It was only then I realized that all the blinds in my house were open, and seeing how it was 10:00 pm, it suddenly came to mind that every curious Tom, Dick and Harry could see me crouching down on the ground around this plant with a shoe in my hand, ready to attack. And if they were close enough, they could have audibly heard the turmoil I was in. This had the effect of immediately calming me down, at least long enough for me to close the blinds and assume my position again. It was also then that I realized 2 things: my heart was beating faster than if I'd just finished the Tour de France, and there was NO way I was handling this alone. Those are the times it comes in handy to have cousins nearby. My cousin Barrett was practically born outside and is a regular MacGuyver in any distressing situation. His wife, Becca, served a mission in Guatemala where she apparently lived in mouse-infested quarters on a regular basis. When they heard my frantic voice and probably my heart beating over the phone (after first picking themselves off the floor from blatant and uncontrollable laughter) they rushed right over and began the hunt. First, they cleared up the false impression I had that the mouse was STILL hiding in the plant. What I had not noticed (or been aware of) is that mice can JUMP. (Now, just tell me that isn't a creepy thought.) What I wasn't able to see from being on the other side of the plant, is that it was a mere 6 foot drop off the banister onto the stairs that lead into the basement. So of course all this time I was crouched futilely in front of this plastic tree, Dangermouse and all his buddies were laughing at me a safe distance of 12 feet BELOW me and the broom I had since included in my artillery. SO... then the hunt REALLY began as we opened closets, pulled out furniture, opened cupboards.. all to no avail. My ignorance had allowed far too long of an escape time, and he was lost. My wonderfully loving cousins (who were still having a hard time containing themselves and controlling their laughter) were aware of my obvious distress and offered me a bed at their place. I was in my pajamas in about 2 seconds and running out the door without shoes, just to be away from that horrible place I used to call home. Of course, the next day I was able to go back with a little more perspective, as well as armed with four newly-bought mouse traps. Ha! Who's Dangermouse now? heh-heh...
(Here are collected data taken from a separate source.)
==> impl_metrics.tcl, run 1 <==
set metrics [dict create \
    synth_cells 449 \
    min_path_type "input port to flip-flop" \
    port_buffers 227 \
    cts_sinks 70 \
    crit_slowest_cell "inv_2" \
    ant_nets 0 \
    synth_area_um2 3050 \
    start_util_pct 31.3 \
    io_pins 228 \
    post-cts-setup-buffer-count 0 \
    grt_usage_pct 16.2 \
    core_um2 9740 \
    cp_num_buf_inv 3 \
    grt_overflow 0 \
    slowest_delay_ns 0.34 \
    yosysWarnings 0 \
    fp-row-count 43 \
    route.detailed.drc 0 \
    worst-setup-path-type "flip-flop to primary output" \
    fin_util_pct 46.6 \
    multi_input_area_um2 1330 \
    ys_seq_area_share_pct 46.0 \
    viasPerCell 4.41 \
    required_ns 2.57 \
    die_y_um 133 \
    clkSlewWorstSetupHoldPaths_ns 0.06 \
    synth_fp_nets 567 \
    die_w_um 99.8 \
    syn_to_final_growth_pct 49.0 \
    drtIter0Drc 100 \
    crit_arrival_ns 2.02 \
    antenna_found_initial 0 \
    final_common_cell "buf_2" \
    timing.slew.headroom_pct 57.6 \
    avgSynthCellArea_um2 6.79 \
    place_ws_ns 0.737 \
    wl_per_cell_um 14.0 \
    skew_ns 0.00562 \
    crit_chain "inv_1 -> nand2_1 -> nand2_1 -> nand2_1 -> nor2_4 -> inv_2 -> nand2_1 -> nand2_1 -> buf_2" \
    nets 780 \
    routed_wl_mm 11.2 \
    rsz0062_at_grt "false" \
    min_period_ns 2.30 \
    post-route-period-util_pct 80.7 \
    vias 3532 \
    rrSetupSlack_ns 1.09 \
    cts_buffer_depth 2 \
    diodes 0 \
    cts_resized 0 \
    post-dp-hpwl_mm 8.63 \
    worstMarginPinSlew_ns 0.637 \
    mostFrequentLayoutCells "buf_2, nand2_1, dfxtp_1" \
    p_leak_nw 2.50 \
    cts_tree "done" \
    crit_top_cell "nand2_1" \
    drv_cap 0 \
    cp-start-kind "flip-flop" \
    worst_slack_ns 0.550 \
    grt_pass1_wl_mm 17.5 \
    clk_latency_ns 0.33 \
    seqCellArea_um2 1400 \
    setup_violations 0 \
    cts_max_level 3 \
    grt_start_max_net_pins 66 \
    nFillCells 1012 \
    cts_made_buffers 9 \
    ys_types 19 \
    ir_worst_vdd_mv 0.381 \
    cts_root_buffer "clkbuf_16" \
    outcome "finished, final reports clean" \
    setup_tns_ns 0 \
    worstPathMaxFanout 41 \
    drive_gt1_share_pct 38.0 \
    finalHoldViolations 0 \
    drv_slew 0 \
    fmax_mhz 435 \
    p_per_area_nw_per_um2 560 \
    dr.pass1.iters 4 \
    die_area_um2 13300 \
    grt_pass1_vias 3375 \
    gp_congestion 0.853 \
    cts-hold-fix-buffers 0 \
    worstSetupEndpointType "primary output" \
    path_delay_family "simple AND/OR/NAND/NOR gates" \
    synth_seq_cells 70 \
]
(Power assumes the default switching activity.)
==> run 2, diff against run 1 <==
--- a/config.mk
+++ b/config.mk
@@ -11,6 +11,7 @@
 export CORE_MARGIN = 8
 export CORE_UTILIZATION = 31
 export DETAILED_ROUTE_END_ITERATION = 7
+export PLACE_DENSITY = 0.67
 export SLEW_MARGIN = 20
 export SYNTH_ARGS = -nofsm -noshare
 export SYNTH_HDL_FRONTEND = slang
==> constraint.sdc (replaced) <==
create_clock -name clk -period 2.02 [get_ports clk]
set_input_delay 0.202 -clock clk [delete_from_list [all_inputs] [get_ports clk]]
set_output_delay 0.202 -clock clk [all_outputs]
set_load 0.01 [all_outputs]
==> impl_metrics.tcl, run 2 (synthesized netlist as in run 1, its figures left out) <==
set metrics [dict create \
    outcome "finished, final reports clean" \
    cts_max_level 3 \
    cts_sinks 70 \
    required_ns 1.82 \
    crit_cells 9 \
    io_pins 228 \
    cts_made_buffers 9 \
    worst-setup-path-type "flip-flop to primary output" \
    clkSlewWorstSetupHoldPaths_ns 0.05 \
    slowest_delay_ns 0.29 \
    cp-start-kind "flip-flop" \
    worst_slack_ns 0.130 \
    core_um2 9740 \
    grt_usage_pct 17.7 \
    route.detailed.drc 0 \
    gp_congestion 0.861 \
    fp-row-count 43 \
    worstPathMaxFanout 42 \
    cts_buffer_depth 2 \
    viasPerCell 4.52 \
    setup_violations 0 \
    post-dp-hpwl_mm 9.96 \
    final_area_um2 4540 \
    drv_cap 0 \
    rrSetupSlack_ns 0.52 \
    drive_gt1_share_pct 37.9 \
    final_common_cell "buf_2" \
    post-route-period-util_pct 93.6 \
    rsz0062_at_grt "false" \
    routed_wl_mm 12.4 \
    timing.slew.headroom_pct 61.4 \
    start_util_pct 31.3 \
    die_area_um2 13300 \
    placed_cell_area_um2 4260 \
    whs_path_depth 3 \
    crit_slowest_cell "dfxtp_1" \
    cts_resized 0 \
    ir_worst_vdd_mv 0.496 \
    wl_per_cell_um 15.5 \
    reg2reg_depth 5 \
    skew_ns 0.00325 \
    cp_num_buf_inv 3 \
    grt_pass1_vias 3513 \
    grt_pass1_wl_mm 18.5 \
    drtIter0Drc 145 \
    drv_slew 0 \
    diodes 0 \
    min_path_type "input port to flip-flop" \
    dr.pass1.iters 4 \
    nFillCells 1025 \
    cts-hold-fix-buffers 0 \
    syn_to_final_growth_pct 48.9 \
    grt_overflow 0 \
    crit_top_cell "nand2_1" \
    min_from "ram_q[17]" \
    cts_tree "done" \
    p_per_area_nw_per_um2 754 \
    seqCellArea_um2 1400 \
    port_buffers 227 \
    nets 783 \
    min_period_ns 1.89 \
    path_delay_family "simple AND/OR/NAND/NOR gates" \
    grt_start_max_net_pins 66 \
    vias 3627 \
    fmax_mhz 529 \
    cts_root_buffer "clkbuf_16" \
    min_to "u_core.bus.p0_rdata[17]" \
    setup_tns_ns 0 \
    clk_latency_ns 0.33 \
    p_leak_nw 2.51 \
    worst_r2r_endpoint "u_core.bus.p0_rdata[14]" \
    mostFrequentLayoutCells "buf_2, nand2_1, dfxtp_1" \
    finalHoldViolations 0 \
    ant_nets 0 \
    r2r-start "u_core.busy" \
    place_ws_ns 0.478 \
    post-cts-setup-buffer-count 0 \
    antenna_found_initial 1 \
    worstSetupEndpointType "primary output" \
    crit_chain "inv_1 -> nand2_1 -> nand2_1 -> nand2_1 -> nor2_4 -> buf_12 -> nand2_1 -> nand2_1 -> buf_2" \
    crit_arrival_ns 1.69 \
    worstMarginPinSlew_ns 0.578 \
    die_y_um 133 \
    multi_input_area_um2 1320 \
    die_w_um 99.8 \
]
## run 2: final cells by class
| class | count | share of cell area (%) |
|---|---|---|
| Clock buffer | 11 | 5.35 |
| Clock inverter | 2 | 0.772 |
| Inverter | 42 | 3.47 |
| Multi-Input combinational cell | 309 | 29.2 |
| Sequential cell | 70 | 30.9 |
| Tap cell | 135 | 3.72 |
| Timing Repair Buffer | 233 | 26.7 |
Well, obviously he's smarter than I thought because the traps have yet to produce any sign of a mouse. But at least the concept has sunk into my head-- it is possible for a small, furry intruder to interrupt my Sunday repose. Knowing is half the battle, right? I found it interesting that I reacted the way I did. It was positively like being in a bad sit-com, with a delicate housewife squealing and squawking like a cornered animal at a creepy house-invader. Isn't it strange that something about 100th our size can sometimes make us act that way? Especially something that poses no real threat if you have a shoe handy. You probably think you're so cool-headed and unphased by most anything, but put you alone in a house at night, and have an unexpected visitor that creeps or scurries or scampers around on 4 legs distrurb your otherwise cozy evening-- THEN we'll see what you're made of. I suggest that after you're done shrieking, you call my cousins.